### PROBLEM TO SOLVE
Scan the lines below; pull out those with "single".

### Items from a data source
- - - - -

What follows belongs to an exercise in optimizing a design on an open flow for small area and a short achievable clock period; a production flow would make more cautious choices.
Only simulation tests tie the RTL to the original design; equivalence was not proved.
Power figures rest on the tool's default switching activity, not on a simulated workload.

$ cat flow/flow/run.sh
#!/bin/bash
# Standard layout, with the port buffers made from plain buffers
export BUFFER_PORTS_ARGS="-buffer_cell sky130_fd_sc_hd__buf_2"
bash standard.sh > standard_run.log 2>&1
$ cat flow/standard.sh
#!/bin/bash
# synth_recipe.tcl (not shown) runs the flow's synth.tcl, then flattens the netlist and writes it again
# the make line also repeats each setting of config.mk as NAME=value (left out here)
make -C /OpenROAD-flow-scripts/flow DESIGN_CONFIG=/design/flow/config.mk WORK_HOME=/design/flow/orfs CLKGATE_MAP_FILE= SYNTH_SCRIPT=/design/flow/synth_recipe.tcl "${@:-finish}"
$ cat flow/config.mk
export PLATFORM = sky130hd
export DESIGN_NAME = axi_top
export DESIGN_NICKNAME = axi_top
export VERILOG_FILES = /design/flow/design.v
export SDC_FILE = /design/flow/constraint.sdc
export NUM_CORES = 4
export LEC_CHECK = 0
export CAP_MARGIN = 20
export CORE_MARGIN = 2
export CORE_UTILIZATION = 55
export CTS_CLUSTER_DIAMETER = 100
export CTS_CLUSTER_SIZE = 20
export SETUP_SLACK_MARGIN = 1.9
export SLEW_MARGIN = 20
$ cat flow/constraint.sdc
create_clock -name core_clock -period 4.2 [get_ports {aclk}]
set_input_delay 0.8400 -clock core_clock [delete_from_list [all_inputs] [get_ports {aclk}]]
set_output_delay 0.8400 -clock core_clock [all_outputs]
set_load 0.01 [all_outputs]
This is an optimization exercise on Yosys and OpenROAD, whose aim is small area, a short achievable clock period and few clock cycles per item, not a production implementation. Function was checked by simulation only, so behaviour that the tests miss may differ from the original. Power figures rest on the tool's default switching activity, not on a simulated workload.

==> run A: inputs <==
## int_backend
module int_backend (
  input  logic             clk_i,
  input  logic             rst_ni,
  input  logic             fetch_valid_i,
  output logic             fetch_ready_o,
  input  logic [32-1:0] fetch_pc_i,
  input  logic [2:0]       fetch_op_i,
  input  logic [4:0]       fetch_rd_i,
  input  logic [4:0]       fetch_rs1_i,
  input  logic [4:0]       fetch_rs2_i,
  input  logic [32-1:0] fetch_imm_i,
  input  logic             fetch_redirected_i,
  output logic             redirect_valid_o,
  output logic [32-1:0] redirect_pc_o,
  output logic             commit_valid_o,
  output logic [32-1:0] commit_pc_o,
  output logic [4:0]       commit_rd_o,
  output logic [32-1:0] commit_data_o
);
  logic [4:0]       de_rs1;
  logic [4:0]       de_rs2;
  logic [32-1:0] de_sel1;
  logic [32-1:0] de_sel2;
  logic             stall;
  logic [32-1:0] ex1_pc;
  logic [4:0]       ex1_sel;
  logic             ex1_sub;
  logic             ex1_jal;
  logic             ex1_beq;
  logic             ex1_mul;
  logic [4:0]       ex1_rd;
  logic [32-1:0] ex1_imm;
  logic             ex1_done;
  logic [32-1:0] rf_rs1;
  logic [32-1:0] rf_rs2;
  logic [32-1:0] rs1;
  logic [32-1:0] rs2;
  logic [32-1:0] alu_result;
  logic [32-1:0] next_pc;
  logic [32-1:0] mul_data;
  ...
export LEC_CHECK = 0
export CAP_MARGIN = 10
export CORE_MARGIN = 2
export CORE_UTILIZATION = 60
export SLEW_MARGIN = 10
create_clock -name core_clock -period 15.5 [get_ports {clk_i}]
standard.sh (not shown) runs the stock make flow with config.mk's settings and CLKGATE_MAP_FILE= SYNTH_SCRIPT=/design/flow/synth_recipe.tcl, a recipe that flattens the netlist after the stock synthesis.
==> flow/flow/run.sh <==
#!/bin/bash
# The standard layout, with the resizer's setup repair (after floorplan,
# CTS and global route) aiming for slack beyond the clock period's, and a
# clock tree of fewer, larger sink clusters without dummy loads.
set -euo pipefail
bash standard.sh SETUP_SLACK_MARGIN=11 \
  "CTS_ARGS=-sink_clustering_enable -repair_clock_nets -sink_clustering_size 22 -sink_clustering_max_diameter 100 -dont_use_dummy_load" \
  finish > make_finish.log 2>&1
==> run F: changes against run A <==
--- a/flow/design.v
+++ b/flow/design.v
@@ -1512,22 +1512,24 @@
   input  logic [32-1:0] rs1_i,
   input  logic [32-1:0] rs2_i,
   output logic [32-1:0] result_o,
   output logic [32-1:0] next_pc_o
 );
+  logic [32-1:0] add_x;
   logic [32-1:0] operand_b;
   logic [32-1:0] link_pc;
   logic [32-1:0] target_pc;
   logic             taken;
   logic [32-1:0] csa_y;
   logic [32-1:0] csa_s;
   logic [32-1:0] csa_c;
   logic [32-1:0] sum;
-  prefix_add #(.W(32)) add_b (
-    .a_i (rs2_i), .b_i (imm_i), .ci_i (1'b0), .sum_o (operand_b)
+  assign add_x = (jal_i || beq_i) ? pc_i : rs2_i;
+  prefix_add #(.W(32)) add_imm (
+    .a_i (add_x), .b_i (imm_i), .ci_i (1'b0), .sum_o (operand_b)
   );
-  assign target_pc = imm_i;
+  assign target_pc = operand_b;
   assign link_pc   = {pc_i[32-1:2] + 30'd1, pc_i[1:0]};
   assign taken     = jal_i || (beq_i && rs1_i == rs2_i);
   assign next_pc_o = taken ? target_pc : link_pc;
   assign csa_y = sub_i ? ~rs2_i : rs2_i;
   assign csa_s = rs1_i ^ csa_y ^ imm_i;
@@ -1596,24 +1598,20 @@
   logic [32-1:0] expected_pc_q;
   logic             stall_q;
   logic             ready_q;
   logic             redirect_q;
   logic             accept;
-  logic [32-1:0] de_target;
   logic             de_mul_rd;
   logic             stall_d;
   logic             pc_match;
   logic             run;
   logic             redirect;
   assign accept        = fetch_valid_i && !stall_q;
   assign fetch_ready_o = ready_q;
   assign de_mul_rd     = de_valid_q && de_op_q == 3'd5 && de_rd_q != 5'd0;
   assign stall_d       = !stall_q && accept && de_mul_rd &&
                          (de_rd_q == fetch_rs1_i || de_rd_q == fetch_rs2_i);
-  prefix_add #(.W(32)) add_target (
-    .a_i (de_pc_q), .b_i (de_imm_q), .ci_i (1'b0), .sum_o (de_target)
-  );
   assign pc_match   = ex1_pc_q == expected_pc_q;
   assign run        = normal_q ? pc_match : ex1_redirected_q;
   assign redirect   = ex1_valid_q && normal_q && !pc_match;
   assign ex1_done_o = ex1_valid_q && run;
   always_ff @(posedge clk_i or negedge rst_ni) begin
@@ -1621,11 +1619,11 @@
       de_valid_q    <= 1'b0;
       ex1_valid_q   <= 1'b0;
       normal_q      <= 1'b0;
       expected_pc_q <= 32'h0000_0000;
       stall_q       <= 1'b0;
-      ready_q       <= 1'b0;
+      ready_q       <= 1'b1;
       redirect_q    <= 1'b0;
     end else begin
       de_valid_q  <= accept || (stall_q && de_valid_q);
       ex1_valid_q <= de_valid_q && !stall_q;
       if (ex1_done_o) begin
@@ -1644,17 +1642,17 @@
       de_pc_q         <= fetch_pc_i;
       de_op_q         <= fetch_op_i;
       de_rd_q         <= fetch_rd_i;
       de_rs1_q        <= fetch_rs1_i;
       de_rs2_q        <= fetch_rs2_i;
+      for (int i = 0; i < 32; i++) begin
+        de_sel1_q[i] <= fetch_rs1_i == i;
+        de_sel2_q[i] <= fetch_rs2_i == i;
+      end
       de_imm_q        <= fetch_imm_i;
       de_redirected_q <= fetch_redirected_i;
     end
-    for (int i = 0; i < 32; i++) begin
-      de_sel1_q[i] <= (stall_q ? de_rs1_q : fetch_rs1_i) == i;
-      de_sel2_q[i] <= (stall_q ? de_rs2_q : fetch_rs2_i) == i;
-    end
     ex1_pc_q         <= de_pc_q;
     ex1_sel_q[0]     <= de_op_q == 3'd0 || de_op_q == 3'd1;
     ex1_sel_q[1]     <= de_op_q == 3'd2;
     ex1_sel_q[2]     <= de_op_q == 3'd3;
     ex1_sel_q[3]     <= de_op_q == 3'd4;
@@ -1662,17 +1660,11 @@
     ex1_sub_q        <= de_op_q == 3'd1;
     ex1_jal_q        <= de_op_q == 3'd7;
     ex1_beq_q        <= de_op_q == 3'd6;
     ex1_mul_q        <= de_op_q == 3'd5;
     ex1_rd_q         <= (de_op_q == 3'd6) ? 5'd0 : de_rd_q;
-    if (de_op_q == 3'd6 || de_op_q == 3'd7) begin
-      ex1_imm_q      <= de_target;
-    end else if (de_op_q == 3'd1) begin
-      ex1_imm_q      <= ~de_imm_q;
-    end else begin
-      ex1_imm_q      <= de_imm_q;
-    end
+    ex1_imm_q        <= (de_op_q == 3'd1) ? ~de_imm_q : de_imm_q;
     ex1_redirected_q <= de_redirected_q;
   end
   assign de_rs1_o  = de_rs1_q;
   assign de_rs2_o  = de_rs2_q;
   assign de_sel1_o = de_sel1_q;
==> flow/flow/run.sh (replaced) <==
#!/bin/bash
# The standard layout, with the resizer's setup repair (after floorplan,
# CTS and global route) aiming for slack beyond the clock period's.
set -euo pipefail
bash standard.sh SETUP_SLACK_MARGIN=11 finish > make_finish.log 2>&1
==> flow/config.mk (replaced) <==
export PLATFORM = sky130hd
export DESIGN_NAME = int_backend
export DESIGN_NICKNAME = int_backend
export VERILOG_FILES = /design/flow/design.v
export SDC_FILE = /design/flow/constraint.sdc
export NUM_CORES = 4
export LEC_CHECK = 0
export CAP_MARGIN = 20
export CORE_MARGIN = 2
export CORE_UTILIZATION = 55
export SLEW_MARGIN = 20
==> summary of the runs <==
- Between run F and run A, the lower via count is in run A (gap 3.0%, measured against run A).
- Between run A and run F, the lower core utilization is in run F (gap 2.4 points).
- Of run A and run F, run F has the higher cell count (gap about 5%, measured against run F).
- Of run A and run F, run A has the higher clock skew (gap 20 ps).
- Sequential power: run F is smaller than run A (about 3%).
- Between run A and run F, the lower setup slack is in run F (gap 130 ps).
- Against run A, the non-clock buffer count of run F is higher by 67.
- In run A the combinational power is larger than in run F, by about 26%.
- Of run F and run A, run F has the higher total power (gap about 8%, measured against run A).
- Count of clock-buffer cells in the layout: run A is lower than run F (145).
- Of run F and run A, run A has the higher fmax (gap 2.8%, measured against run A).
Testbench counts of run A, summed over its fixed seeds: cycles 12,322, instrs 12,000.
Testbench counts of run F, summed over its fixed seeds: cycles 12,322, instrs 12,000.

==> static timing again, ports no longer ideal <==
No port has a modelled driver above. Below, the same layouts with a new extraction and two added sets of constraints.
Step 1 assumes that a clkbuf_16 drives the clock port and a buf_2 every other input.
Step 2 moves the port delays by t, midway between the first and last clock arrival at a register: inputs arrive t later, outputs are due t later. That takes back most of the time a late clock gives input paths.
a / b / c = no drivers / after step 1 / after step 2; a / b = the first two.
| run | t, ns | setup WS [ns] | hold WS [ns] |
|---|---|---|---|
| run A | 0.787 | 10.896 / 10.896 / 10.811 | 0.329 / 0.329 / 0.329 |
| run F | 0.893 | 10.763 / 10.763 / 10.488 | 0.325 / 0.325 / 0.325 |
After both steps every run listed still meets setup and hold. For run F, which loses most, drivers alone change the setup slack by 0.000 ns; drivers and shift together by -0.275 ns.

- - - - -

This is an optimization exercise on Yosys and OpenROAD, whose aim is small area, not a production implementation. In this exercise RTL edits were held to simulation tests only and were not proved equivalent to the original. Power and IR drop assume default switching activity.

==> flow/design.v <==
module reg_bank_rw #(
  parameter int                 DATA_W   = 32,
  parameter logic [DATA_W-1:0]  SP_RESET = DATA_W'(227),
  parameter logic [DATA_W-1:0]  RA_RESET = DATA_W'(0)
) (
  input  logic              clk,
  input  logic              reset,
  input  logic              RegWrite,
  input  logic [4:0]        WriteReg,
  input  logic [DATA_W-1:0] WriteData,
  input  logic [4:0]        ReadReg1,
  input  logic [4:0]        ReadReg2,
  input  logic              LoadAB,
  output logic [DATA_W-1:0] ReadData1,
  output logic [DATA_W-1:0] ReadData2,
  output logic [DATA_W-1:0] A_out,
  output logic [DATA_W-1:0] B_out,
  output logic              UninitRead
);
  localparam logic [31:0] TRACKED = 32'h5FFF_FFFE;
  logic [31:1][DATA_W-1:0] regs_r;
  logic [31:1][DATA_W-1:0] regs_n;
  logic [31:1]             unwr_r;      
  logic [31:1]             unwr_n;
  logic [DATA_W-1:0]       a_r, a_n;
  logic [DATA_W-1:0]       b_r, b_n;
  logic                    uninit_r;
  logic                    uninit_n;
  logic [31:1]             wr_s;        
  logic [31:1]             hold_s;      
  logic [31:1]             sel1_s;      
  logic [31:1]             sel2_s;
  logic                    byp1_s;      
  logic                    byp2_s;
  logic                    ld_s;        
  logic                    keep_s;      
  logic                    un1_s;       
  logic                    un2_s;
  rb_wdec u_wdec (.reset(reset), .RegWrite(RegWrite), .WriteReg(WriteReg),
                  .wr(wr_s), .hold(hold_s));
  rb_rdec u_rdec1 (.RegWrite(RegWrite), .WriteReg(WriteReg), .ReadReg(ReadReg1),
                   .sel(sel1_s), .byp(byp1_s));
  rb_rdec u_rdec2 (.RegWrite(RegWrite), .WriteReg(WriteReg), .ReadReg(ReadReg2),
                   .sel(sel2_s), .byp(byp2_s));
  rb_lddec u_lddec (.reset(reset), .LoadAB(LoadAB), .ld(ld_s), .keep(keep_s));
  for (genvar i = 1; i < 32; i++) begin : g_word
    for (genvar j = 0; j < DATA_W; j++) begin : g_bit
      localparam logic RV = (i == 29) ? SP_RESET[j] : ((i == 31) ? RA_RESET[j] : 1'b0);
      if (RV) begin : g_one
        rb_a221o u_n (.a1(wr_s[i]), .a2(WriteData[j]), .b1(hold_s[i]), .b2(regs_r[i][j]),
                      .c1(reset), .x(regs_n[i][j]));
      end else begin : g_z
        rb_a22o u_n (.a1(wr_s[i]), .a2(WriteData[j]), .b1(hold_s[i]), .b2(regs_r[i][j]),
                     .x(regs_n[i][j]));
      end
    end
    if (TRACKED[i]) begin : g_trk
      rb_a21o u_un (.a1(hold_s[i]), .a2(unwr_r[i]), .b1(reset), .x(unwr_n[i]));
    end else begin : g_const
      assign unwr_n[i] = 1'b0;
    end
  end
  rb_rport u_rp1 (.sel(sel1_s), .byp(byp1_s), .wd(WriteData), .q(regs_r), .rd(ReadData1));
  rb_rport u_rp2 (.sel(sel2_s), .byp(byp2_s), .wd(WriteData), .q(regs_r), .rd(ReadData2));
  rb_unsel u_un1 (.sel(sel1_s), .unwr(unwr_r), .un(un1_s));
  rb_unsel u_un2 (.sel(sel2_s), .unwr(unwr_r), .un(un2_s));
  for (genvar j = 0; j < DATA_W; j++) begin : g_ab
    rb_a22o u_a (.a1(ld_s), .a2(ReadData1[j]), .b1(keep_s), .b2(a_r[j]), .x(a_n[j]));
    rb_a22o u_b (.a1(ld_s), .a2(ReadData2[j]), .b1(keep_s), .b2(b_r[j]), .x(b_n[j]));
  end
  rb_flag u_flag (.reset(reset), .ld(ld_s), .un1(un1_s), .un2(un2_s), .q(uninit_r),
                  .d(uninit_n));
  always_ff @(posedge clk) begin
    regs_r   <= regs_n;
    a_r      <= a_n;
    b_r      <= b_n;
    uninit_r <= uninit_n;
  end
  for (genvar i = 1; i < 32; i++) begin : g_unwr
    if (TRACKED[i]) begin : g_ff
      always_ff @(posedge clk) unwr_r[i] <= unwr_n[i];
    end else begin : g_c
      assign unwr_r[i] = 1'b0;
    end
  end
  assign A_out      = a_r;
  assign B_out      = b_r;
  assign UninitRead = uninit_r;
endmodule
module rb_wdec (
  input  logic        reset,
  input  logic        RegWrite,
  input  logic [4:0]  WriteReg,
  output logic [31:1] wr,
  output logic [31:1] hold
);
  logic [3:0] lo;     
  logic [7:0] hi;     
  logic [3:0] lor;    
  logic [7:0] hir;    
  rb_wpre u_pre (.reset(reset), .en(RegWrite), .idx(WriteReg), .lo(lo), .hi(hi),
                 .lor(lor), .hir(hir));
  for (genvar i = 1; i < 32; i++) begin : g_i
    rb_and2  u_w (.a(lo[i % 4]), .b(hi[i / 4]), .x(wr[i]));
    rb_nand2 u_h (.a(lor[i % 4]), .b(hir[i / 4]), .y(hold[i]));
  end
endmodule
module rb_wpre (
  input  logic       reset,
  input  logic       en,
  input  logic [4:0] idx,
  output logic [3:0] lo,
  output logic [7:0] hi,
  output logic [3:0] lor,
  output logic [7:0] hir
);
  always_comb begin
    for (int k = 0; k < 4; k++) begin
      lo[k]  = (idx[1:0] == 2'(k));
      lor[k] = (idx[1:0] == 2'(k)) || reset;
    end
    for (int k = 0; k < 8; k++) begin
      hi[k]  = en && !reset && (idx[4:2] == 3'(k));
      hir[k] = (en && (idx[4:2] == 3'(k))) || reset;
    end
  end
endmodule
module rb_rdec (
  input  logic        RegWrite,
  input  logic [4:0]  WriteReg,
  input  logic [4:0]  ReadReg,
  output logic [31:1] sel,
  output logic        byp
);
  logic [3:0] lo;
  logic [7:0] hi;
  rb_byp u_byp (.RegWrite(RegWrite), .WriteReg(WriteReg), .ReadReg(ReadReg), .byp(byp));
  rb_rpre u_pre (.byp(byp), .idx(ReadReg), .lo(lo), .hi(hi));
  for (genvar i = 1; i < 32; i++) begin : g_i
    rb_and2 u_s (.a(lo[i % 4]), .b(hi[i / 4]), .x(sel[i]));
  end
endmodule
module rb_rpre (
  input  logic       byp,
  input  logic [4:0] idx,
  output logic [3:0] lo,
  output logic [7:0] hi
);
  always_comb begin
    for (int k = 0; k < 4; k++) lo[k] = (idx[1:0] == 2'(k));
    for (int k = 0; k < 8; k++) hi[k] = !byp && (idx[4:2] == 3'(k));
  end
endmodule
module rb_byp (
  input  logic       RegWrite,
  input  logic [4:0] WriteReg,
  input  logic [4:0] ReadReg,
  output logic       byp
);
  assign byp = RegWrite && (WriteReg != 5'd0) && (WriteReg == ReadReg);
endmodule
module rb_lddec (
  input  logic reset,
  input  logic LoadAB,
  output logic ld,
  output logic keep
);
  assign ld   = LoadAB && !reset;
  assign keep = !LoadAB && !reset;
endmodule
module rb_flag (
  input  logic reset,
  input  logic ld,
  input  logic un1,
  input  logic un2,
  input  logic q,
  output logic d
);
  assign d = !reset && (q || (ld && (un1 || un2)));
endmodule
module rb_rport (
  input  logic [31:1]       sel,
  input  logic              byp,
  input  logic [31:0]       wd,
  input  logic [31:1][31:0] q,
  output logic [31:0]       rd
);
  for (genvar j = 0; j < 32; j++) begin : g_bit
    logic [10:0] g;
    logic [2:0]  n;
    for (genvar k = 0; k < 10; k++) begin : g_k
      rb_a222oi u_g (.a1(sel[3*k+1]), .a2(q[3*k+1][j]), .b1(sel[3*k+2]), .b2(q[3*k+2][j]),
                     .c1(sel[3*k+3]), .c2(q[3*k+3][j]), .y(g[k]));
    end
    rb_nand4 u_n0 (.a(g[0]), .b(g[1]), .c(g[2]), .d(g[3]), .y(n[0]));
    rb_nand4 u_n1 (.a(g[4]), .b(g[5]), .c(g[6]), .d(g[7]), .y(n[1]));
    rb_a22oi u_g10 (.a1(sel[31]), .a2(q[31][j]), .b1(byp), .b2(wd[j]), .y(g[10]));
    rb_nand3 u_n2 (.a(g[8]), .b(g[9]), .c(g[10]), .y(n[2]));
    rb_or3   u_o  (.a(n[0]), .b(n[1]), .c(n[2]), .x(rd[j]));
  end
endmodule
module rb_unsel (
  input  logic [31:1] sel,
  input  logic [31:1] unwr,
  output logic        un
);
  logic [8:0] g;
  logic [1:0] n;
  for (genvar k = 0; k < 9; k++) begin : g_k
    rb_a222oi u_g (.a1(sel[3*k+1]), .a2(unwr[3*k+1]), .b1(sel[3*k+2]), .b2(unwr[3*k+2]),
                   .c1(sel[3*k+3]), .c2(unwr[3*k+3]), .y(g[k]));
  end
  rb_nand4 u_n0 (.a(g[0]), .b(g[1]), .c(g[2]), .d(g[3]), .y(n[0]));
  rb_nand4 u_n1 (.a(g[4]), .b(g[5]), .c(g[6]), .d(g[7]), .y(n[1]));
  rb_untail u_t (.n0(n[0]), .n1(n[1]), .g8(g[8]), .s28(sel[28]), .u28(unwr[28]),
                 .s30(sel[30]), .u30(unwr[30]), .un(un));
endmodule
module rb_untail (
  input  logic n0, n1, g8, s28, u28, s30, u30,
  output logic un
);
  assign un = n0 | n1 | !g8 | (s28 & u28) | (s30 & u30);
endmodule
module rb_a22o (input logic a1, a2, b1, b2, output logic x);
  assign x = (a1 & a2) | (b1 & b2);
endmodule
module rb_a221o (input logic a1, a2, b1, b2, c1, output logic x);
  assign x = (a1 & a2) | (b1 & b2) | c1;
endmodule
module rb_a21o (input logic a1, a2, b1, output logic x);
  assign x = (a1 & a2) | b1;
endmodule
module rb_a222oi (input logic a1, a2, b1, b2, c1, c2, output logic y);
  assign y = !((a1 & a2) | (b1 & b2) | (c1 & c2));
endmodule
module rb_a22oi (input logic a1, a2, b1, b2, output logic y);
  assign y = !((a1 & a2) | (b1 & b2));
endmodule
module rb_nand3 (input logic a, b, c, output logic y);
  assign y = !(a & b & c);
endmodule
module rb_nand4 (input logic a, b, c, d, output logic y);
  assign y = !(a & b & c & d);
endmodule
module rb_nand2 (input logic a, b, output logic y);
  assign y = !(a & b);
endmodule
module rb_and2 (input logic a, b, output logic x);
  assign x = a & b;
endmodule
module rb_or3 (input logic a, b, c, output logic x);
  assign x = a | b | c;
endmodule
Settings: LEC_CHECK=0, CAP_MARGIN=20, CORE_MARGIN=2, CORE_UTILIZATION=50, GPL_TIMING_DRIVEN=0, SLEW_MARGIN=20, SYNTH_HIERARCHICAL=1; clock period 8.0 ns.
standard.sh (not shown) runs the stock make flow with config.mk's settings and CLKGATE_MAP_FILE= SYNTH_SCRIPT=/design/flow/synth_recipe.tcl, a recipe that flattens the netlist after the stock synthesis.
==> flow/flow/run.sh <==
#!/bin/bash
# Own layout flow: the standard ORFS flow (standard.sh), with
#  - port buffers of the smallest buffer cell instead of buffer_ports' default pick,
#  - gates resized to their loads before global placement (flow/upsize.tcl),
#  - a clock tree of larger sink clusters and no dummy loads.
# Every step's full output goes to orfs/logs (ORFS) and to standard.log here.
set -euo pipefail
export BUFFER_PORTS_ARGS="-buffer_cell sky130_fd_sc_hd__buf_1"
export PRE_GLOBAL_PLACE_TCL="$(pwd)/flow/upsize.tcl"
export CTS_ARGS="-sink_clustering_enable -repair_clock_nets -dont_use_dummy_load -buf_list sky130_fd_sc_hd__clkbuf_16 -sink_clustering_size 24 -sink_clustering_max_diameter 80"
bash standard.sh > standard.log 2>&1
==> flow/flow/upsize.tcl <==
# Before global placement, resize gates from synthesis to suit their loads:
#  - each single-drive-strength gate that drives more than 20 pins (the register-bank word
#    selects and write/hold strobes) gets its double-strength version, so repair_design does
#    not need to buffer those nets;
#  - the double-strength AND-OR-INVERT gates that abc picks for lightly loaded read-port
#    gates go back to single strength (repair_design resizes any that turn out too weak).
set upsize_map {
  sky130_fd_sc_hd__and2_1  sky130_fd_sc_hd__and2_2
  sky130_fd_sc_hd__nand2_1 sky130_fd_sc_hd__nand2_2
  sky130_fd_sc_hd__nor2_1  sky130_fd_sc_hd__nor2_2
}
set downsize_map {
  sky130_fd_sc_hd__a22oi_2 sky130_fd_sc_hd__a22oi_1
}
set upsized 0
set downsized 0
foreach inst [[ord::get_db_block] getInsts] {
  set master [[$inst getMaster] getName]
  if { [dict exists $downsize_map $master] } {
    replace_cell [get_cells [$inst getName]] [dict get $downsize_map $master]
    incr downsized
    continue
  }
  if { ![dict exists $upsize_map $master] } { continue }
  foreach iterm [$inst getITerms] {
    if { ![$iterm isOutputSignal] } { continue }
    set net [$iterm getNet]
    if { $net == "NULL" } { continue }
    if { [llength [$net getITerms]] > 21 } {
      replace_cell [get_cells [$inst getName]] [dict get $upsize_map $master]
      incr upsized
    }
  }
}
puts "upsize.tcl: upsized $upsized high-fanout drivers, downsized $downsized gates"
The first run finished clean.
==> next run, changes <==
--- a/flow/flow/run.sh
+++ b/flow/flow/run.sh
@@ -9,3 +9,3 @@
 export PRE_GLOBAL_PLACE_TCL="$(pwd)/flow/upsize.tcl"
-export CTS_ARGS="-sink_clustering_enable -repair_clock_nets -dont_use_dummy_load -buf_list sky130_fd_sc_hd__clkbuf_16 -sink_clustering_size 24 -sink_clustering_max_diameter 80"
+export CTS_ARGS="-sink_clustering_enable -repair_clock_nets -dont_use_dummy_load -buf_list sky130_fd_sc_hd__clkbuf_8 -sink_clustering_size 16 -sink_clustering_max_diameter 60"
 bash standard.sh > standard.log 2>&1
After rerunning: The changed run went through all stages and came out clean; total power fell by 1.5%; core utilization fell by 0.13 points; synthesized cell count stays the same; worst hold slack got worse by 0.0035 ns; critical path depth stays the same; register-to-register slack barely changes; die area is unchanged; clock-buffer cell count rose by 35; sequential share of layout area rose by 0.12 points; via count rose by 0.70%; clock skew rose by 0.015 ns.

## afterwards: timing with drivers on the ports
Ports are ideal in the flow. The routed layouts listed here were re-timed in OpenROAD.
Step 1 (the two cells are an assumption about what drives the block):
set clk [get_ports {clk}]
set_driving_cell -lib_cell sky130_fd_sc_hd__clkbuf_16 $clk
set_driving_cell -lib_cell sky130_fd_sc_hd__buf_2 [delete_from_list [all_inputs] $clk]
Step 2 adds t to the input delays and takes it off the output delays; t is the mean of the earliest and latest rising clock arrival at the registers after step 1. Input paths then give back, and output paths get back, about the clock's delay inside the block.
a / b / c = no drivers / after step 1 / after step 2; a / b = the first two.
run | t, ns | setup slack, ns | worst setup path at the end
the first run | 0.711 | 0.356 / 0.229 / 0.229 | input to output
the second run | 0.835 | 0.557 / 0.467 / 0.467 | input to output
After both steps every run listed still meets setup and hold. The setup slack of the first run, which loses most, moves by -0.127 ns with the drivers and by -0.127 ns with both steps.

- - - - -

### EXERCISE OUTPUT
#  - each single-drive-strength gate that drives more than 20 pins (the register-bank word
#    gates go back to single strength (repair_design resizes any that turn out too weak).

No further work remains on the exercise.